** Opening Dataset entries block **

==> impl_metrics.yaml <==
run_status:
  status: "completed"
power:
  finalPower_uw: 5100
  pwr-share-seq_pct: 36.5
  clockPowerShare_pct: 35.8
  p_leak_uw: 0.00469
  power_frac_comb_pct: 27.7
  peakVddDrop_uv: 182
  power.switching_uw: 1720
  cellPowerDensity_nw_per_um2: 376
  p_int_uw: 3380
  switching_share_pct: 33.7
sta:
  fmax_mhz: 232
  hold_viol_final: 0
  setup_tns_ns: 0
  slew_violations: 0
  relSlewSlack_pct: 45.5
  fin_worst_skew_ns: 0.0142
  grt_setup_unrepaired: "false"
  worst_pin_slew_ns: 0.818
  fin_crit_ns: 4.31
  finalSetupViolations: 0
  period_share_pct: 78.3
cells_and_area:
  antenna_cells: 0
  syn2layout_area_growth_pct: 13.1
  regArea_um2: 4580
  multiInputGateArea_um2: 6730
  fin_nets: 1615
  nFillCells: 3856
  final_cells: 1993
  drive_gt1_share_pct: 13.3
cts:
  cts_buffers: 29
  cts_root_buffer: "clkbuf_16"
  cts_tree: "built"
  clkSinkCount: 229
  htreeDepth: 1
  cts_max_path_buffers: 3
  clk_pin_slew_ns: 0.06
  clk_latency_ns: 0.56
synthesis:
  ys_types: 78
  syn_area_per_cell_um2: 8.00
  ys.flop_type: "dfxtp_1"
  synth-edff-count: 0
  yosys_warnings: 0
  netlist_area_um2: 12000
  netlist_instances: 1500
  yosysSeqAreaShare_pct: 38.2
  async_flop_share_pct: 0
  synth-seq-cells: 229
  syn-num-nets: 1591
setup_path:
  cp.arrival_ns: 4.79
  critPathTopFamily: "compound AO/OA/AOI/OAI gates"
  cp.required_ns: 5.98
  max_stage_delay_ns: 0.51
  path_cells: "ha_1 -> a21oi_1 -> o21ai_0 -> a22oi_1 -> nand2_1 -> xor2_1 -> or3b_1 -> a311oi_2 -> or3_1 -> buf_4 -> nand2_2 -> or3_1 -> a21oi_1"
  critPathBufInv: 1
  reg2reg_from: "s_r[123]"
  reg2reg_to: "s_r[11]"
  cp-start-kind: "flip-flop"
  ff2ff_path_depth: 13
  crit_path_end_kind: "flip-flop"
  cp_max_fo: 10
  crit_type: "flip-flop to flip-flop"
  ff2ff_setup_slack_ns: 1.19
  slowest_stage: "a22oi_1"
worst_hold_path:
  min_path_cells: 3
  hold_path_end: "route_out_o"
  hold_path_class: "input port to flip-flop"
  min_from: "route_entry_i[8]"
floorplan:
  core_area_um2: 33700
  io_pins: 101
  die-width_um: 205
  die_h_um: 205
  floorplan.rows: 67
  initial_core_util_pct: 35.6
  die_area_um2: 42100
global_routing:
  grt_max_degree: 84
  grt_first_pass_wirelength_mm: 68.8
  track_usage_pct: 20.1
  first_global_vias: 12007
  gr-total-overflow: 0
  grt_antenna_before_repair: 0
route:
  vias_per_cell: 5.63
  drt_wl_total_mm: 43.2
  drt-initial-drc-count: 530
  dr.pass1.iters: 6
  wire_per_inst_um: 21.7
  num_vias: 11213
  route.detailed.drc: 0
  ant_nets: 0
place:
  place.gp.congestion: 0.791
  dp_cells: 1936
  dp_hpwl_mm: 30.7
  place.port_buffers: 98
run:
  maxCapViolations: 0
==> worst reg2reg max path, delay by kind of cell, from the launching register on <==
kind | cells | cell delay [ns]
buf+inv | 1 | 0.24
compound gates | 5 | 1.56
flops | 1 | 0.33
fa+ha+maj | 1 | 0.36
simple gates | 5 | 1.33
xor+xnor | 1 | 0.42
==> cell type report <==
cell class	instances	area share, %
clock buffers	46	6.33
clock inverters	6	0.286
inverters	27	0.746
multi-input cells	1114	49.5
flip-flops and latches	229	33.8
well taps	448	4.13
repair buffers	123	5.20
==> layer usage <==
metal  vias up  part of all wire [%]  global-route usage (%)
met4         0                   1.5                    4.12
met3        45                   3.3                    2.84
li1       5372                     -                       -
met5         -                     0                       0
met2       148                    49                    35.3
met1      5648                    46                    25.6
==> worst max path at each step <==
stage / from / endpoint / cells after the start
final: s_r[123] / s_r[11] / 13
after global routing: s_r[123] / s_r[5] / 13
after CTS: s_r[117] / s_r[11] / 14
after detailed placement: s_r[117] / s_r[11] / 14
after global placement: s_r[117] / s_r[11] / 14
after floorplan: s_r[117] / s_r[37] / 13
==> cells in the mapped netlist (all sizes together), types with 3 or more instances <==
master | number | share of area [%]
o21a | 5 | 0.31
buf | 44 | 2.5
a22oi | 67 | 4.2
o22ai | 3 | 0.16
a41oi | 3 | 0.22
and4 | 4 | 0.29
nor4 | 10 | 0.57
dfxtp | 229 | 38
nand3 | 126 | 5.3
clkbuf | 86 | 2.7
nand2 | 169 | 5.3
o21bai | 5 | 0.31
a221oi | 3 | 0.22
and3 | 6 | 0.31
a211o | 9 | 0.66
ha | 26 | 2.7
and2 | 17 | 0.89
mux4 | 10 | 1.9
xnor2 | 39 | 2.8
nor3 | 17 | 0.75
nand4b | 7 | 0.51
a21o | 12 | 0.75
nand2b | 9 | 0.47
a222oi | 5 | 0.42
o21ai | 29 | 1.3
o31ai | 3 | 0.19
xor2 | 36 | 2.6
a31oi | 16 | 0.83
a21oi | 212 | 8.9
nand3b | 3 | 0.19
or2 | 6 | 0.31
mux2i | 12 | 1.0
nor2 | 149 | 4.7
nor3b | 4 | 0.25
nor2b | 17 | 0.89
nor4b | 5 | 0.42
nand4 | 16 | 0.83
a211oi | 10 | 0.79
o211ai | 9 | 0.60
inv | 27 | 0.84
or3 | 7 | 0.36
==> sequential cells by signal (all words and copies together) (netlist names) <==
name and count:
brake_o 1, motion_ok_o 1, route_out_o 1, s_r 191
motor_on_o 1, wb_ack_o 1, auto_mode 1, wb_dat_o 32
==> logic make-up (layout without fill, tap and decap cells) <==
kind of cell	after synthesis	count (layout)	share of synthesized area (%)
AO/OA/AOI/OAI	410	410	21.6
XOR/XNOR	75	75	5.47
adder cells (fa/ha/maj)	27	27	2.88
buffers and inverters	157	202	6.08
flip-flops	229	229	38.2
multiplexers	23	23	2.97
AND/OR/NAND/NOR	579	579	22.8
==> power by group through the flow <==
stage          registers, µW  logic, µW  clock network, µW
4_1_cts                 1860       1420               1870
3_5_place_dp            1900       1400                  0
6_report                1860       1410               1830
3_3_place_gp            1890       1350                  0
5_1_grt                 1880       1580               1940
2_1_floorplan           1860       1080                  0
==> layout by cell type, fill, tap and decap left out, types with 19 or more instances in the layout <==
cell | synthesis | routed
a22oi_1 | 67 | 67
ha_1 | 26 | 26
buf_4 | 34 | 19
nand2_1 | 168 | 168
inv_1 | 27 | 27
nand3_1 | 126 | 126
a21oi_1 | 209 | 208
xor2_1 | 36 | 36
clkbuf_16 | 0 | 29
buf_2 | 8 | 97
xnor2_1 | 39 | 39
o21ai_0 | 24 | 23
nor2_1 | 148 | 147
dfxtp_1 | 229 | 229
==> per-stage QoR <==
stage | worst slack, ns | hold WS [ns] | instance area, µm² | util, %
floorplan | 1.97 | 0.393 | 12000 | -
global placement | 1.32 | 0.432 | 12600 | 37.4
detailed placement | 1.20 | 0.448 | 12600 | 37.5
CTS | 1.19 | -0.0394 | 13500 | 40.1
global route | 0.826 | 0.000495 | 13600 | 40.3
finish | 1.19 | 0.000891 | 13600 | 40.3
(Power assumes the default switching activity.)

** Closing Dataset entries block **

(Exercise): State how many lines in the listing above contain the string "gates". Include no other words.

(Task response): 3